§ **Records contained in a dataset**:
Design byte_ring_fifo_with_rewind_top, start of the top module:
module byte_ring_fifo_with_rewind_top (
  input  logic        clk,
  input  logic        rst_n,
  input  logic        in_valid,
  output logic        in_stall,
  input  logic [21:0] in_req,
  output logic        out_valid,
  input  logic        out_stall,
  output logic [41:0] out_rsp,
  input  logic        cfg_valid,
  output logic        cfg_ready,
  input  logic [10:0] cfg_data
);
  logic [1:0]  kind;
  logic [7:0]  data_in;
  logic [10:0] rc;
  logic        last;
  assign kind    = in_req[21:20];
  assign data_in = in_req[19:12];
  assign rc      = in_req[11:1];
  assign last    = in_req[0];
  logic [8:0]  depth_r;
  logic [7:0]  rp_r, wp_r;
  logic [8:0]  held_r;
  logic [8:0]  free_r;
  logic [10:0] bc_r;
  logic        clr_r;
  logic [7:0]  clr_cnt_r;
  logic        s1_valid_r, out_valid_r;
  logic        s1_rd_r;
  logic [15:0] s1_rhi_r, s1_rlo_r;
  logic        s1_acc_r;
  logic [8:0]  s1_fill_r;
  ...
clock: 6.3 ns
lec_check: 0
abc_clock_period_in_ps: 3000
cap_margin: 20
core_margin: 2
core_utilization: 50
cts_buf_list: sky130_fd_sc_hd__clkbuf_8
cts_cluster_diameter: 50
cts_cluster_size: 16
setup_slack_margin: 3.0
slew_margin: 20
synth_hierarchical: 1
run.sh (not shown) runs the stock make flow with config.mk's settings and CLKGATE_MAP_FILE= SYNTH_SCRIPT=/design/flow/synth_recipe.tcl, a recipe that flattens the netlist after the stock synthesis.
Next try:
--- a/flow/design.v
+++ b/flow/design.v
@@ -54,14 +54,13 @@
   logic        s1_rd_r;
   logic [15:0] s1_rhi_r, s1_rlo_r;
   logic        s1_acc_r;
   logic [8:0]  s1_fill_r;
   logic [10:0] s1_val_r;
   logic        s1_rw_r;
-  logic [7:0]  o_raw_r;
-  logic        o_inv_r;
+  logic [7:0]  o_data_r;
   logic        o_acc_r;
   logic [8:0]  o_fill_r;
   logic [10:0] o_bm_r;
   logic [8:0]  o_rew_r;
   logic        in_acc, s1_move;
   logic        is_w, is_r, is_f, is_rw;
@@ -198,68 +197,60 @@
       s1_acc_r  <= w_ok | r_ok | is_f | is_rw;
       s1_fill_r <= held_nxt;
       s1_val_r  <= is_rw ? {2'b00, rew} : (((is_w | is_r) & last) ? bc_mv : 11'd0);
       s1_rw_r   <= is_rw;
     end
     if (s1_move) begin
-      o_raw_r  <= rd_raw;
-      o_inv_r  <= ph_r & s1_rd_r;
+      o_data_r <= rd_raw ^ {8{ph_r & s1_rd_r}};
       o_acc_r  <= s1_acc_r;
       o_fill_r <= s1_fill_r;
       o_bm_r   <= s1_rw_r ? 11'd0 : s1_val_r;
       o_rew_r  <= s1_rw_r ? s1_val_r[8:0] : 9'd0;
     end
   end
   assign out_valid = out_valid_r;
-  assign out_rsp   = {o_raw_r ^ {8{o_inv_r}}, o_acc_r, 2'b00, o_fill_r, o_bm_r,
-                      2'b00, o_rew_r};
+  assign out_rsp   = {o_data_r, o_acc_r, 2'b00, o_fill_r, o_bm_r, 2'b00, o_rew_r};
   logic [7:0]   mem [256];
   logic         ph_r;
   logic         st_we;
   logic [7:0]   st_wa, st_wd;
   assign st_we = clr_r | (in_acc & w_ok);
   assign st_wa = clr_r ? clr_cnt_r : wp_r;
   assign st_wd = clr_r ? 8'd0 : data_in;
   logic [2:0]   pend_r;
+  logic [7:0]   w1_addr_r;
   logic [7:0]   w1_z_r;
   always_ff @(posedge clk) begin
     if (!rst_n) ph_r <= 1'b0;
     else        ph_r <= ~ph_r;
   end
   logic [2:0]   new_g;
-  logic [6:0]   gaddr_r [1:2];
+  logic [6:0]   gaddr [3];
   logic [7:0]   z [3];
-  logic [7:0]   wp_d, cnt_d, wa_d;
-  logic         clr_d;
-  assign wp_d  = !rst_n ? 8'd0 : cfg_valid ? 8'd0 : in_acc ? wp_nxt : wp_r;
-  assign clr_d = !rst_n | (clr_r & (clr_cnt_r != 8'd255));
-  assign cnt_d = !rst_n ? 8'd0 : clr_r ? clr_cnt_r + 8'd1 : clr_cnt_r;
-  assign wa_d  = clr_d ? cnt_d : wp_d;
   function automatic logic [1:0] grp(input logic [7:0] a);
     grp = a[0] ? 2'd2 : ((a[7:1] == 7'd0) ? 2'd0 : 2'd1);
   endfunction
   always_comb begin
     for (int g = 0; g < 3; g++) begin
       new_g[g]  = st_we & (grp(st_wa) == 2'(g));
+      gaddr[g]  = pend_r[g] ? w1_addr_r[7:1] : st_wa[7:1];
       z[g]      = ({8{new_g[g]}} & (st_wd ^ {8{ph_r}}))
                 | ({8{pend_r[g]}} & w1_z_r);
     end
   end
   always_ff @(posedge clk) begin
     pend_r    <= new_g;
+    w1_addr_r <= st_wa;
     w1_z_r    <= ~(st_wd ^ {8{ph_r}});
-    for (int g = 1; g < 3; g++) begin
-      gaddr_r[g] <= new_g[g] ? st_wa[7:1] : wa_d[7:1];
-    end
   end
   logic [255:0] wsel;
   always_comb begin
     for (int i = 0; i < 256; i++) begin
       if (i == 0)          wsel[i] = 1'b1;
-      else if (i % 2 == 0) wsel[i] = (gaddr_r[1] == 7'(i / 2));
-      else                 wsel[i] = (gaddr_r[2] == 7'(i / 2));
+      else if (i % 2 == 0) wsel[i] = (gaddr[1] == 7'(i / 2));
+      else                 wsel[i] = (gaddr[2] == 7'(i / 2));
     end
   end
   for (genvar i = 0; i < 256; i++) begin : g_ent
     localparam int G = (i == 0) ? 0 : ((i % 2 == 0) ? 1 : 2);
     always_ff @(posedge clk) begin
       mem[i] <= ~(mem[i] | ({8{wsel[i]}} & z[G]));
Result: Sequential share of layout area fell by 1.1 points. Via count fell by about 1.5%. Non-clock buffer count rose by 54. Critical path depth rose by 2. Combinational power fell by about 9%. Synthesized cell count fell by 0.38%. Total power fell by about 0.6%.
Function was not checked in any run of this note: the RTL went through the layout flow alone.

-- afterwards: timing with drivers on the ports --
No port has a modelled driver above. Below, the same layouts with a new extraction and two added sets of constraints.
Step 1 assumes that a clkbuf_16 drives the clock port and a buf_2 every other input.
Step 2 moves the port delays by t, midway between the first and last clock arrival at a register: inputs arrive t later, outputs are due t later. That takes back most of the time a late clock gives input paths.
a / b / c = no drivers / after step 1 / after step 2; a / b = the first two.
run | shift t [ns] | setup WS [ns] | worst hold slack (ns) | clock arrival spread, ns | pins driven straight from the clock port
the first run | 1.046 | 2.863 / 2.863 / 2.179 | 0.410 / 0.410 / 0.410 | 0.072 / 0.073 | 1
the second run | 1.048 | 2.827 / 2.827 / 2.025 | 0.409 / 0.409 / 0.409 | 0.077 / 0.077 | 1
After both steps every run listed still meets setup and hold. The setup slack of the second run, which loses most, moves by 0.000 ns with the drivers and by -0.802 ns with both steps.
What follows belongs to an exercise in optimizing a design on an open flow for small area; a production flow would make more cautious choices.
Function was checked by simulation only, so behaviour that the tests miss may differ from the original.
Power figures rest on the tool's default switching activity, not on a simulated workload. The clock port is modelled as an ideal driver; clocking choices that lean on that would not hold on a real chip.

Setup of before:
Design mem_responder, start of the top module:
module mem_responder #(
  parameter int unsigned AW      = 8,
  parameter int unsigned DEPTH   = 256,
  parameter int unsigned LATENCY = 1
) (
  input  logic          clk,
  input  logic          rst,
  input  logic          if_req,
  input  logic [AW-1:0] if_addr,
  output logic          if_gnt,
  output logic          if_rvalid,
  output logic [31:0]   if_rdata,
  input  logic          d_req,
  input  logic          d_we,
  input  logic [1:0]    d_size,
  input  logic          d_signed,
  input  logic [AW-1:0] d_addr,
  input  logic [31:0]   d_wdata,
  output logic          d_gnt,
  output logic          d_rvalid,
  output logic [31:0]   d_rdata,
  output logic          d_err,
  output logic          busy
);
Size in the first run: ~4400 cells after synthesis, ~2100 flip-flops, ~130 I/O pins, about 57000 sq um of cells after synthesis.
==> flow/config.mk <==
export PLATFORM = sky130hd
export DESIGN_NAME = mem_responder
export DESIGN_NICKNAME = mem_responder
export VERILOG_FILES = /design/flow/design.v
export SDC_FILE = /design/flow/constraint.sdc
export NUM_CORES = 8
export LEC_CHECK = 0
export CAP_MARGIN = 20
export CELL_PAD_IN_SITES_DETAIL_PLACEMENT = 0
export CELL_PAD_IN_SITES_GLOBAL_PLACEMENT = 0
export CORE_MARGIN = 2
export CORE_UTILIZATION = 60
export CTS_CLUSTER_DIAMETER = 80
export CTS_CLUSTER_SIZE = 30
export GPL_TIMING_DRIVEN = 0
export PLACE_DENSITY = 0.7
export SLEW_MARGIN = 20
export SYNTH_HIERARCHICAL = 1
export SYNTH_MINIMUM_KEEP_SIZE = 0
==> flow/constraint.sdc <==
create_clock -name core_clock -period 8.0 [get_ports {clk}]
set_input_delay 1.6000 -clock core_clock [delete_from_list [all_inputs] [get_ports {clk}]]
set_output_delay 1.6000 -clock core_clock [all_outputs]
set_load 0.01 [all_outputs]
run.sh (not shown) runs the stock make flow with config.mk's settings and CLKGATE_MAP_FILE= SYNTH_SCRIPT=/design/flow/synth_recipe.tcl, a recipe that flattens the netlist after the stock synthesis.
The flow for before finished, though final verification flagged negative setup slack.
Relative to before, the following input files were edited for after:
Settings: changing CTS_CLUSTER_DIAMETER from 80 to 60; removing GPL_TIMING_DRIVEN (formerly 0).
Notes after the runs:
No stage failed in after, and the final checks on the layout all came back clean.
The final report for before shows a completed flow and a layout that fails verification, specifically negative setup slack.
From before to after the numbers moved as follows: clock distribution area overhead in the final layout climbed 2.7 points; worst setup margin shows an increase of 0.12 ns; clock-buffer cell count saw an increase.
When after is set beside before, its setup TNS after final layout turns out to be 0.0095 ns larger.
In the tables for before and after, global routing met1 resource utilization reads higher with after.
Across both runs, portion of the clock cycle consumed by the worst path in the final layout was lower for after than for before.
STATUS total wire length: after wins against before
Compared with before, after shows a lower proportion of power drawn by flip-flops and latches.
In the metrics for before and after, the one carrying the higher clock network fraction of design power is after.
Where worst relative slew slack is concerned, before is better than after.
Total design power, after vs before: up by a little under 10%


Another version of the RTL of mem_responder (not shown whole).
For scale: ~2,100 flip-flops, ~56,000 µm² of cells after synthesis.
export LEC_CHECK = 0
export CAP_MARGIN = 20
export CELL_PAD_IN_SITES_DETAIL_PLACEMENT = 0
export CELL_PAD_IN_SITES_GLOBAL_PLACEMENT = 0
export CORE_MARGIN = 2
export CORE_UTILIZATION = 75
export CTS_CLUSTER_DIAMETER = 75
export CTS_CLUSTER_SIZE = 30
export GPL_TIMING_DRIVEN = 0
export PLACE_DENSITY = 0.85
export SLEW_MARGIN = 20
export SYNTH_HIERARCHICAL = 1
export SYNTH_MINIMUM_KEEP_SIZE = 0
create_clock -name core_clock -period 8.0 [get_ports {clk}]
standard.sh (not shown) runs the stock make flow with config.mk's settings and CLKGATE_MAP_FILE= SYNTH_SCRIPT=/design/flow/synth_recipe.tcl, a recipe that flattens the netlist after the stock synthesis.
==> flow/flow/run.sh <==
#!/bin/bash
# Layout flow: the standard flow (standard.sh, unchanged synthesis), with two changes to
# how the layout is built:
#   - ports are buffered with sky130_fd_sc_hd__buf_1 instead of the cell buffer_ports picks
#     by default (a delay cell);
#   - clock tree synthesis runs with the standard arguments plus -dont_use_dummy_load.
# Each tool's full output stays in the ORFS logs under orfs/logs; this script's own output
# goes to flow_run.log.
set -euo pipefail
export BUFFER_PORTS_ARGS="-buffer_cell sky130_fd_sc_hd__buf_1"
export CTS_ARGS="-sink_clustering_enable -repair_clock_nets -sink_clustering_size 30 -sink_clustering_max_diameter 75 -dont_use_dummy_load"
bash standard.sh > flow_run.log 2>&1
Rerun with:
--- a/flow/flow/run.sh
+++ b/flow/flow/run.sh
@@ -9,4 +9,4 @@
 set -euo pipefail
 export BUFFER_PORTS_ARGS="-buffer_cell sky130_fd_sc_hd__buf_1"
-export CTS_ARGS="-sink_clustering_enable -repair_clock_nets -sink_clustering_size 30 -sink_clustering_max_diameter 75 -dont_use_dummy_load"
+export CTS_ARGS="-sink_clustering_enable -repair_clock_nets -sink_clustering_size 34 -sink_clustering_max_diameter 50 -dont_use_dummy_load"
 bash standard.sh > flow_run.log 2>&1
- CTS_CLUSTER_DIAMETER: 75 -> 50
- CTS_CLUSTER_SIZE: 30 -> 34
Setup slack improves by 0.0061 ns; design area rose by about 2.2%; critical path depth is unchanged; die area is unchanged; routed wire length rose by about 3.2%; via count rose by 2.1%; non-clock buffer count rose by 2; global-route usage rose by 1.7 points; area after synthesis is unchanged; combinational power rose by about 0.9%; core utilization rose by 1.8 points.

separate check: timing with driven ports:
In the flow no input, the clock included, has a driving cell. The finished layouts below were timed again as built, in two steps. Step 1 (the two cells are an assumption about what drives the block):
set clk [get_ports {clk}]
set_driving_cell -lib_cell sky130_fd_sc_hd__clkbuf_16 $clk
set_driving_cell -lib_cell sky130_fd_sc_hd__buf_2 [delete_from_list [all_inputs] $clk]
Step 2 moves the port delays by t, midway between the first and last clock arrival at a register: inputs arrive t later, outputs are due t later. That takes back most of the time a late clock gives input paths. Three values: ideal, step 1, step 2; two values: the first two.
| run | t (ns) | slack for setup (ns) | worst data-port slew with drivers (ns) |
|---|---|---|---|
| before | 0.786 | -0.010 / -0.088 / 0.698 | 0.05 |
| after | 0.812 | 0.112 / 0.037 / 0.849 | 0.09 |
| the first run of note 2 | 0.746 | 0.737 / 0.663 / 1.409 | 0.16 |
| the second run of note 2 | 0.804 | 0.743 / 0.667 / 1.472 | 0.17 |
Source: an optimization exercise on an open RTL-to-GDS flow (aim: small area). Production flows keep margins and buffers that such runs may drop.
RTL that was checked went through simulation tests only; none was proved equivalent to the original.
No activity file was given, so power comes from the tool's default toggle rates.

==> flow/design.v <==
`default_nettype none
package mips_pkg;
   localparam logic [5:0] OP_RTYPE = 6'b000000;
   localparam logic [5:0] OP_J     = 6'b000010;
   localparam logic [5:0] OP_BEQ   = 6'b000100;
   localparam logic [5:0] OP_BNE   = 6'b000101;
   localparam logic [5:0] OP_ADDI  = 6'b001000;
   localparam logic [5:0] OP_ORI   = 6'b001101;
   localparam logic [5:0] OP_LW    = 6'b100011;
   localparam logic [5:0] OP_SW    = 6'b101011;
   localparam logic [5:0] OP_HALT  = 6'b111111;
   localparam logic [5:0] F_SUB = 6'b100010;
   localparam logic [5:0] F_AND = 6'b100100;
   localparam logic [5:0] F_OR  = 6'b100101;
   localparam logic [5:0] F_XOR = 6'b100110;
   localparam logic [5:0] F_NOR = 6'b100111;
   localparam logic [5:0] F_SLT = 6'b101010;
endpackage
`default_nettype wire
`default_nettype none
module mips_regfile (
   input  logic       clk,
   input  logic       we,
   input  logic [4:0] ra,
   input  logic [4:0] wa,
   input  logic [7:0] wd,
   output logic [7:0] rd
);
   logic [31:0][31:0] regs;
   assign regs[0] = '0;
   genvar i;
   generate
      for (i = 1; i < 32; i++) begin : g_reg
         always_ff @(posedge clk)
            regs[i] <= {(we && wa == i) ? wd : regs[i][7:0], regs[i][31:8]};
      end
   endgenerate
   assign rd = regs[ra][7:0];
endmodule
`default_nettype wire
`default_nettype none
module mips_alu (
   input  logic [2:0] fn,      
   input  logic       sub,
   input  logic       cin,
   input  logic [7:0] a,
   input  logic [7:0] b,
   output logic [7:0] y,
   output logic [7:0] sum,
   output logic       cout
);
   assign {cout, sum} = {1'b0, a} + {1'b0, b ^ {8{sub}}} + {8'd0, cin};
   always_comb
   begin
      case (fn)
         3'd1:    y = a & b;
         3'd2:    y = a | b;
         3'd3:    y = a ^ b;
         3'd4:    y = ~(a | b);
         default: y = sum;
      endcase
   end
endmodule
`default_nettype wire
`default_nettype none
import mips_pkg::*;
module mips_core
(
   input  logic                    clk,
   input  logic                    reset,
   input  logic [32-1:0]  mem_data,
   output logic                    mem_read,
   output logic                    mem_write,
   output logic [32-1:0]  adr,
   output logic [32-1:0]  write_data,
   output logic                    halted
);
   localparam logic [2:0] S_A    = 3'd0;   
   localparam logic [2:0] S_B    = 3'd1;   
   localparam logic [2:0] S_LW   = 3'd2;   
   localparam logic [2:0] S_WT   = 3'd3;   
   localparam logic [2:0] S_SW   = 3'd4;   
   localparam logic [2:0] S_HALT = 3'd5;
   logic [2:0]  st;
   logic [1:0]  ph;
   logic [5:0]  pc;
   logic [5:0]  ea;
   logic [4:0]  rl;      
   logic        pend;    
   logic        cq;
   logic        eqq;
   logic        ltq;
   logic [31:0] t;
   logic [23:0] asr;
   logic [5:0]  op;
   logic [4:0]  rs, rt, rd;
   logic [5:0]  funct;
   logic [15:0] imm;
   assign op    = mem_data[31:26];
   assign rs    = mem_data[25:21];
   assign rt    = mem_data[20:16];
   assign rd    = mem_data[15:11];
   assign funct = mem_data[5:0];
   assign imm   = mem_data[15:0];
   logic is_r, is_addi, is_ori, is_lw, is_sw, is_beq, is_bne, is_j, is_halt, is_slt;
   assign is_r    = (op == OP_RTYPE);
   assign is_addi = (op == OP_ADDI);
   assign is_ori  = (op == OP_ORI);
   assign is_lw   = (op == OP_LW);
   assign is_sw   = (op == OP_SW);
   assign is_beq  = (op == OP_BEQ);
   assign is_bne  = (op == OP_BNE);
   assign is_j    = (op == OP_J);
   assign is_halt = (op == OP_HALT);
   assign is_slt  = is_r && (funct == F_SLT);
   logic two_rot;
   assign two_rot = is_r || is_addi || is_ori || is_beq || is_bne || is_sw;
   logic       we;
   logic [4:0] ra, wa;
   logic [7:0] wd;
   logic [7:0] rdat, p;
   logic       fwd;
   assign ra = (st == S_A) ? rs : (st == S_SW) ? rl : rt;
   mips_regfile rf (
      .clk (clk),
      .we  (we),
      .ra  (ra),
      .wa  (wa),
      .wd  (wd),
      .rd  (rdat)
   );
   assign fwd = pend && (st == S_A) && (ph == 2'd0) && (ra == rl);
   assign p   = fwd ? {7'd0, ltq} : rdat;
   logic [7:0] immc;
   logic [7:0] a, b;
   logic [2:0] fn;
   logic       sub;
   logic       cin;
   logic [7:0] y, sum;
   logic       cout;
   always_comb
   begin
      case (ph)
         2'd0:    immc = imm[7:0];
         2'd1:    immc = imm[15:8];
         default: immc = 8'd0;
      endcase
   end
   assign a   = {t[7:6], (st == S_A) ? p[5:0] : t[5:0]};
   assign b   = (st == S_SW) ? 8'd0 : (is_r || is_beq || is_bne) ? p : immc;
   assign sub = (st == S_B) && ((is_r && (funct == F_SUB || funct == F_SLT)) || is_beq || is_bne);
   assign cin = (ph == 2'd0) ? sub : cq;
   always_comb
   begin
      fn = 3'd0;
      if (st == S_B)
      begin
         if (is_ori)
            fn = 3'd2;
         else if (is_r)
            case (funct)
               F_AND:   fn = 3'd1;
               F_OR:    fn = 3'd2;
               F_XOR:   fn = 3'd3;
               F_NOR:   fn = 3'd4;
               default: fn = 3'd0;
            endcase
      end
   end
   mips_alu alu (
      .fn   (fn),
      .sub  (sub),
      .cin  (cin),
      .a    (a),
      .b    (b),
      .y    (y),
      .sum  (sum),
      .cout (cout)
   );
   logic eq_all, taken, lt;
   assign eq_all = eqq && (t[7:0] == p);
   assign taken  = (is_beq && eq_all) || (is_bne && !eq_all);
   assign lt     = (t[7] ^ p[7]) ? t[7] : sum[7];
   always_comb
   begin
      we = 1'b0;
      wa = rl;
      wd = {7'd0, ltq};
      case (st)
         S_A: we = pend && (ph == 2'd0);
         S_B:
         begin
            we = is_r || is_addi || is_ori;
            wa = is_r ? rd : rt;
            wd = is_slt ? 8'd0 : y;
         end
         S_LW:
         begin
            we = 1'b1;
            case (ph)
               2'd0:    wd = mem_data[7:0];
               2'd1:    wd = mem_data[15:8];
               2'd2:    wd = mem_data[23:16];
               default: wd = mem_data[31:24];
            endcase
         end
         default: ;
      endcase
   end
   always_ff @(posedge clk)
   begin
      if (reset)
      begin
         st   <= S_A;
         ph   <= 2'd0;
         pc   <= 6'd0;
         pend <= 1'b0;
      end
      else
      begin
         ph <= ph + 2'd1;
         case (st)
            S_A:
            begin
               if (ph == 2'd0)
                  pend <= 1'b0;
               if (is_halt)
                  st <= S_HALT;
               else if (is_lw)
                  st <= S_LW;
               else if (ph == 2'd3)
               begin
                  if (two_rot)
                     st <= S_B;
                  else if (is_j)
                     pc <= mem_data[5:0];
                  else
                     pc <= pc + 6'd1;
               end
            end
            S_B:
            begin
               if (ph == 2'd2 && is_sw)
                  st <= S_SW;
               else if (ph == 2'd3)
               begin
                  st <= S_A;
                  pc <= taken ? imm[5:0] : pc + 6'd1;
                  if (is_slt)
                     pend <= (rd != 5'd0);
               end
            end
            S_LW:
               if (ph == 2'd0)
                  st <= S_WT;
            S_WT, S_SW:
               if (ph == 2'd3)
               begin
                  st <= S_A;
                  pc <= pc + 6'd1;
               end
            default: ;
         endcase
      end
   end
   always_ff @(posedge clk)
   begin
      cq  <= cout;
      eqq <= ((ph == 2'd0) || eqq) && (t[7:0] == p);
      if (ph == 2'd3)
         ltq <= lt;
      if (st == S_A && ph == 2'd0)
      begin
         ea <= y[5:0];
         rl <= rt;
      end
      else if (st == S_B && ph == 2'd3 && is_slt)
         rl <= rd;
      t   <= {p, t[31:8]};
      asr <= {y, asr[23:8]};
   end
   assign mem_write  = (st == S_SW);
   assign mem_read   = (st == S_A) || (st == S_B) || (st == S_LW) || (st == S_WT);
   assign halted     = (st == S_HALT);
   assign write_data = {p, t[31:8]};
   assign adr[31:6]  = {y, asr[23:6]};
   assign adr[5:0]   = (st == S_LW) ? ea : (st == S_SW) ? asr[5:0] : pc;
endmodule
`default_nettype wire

§ **Exercise directions**: Every line in the data above that includes the word "kind" should be copied.

§ **Exercise output**:
  logic [1:0]  kind;
  assign kind    = in_req[21:20];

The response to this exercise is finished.